Original Address
background: Why do you want to do smooth processing?
0 probability problem is that when calculating the probability of an instance, if a quantity X is not present in the Observation sample library (training set), the probability result of the whole instance is 0. In the text classification problem, when a word does not appear in the training sample, the word adjustment probability is 0, the use of a hyphen to calculate the probability of the text is also 0. This is unreasonable and cannot be arbitrarily considered as an event without observing the probability of the event being 0. the theoretical support of Laplace
In order to solve the problem of 0 probability, the French mathematician Laplace first proposed using the method of adding 1 to estimate the probability of no phenomenon, so the addition of smoothing is also called Laplace smoothing.

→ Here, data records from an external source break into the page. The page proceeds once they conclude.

File: src/rtl/rcastudio_pkg.sv
// Shared declarations for the Studio II core.
//   upl_state_t     : upload server sequencer states
//   UPL_FILL_BYTE   : byte returned for addresses outside core memory
//   UPL_IDX_CARTRAM : ioctl_index of the cartridge RAM save slot
package rcastudio_pkg;

  typedef enum logic [1:0] {
    IDLE = 2'd0,
    REQ  = 2'd1,
    FILL = 2'd2
  } upl_state_t;

  localparam logic [7:0] UPL_FILL_BYTE   = 8'hFF;
  localparam logic [7:0] UPL_IDX_CARTRAM = 8'h01;

endpackage

File: src/rtl/ioctl_upload_server.sv
// HPS upload server: answers ioctl_rd strobes of a matching upload session
// with bytes fetched from core memory over a req/ack port.
//
// Ports
//   clk, reset_n              : core clock, asynchronous active-low reset
//   ioctl_upload, ioctl_index : session control from the HPS
//   ioctl_rd, ioctl_addr      : single-cycle read strobe and byte address
//   ioctl_din, ioctl_wait     : returned byte and host stall
//   mem_req, mem_addr         : memory read request, held until mem_ack
//   mem_ack, mem_rdata        : one-cycle acknowledge with data
//   active, done              : session selected / one-cycle end-of-session pulse
//   byte_count                : bytes served this session (saturating)
module ioctl_upload_server
  import rcastudio_pkg::*;
#(
  parameter logic [7:0] UPLOAD_INDEX = UPL_IDX_CARTRAM,
  parameter int         MEM_SIZE     = 4096,
  parameter int         AW           = 12
) (
  input  logic          clk,
  input  logic          reset_n,
  input  logic          ioctl_upload,
  input  logic [7:0]    ioctl_index,
  input  logic          ioctl_rd,
  input  logic [24:0]   ioctl_addr,
  output logic [7:0]    ioctl_din,
  output logic          ioctl_wait,
  output logic          mem_req,
  output logic [AW-1:0] mem_addr,
  input  logic          mem_ack,
  input  logic [7:0]    mem_rdata,
  output logic          active,
  output logic          done,
  output logic [24:0]   byte_count
);

  localparam logic [24:0] MEM_LIMIT = 25'(MEM_SIZE);

  function automatic logic [24:0] sat_inc(input logic [24:0] v);
    return (&v) ? v : v + 25'd1;
  endfunction

  upl_state_t state;
  logic       aborted;
  logic       active_d;

  // Session select before the output register; used to react to a session
  // ending in the same cycle that active drops.
  assign active_d = ioctl_upload && (ioctl_index == UPLOAD_INDEX);

  always_ff @(posedge clk or negedge reset_n) begin
    if (!reset_n) begin
      state      <= IDLE;
      aborted    <= 1'b0;
      ioctl_din  <= 8'h00;
      ioctl_wait <= 1'b0;
      mem_req    <= 1'b0;
      mem_addr   <= '0;
      active     <= 1'b0;
      done       <= 1'b0;
      byte_count <= '0;
    end else begin
      active <= active_d;
      done   <= active && !active_d;

      case (state)
        IDLE: begin
          if (ioctl_rd && active) begin
            ioctl_wait <= 1'b1;
            if (ioctl_addr < MEM_LIMIT) begin
              mem_addr <= ioctl_addr[AW-1:0];
              mem_req  <= 1'b1;
              aborted  <= 1'b0;
              state    <= REQ;
            end else begin
              state <= FILL;
            end
          end
        end

        REQ: begin
          // A session ending mid-request releases the host at once, but the
          // request stays up until the arbiter acks so it never sees a drop.
          if (!active_d) begin
            ioctl_wait <= 1'b0;
            aborted    <= 1'b1;
          end
          if (mem_ack) begin
            mem_req    <= 1'b0;
            ioctl_wait <= 1'b0;
            state      <= IDLE;
            if (!aborted && active_d) begin
              ioctl_din  <= mem_rdata;
              byte_count <= sat_inc(byte_count);
            end
          end
        end

        FILL: begin
          ioctl_wait <= 1'b0;
          state      <= IDLE;
          if (active_d) begin
            ioctl_din  <= UPL_FILL_BYTE;
            byte_count <= sat_inc(byte_count);
          end
        end

        default: state <= IDLE;
      endcase

      // New session: restart the count (overrides any increment above).
      if (active_d && !active) begin
        byte_count <= '0;
      end
    end
  end

endmodule
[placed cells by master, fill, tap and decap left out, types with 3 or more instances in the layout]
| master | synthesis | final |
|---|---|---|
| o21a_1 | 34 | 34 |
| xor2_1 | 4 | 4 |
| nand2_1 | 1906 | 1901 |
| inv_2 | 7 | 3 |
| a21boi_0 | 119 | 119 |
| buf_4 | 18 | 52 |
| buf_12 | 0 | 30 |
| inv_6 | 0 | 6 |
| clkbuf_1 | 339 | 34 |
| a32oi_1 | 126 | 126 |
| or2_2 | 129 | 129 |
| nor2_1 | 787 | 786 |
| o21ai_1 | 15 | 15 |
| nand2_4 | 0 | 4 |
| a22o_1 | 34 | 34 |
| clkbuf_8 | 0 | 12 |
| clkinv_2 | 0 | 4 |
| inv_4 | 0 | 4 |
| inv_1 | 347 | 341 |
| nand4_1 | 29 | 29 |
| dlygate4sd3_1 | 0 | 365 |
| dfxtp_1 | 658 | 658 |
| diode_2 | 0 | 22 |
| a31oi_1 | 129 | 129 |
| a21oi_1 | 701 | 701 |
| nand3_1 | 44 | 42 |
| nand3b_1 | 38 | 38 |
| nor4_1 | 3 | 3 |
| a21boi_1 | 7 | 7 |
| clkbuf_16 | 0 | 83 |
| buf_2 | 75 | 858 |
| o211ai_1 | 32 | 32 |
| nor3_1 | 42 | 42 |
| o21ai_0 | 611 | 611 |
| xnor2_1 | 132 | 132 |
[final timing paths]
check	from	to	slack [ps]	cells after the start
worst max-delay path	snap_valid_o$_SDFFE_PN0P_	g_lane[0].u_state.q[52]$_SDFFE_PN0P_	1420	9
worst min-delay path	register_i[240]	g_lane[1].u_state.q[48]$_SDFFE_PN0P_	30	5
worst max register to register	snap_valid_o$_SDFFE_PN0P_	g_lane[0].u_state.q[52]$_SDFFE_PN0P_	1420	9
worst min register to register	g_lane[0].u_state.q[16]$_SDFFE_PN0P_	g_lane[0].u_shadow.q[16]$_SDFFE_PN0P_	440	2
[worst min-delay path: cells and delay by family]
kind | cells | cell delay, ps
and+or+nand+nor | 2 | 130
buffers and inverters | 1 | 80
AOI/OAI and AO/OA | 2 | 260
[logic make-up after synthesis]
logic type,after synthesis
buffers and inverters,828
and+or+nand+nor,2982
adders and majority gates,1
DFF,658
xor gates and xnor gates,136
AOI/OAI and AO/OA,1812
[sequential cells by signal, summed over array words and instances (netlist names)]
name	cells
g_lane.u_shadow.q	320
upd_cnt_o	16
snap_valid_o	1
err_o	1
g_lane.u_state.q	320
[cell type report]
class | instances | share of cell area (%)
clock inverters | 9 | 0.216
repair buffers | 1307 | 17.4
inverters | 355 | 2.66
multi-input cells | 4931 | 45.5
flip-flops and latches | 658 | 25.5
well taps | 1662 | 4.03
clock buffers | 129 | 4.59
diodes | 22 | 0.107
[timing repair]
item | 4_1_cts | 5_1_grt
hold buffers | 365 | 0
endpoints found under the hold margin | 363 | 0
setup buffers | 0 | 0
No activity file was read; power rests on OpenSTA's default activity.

Assuming that the training sample is very large, the estimated probability change caused by the count of each component X plus 1 can be neglected, but it is convenient and effective to avoid the 0 probability problem. Application Examples
Suppose in the text classification, there are 3 classes, C1, C2, C3, in the specified training sample, a word K1, in each class, the probability of observing the count 0,990,10,k1 is 0,0.99,0.01, the calculation of these three quantities using Laplace smoothing is as follows:
1/1003 = 0.001,991/1003=0.988,11/1003=0.011
The addition of Lambda (1≥lambda≥0) is often used to replace the simple plus 1 in practical use. If you add a lambda to n counts, you should also remember to add N*LAMBDA to the denominator.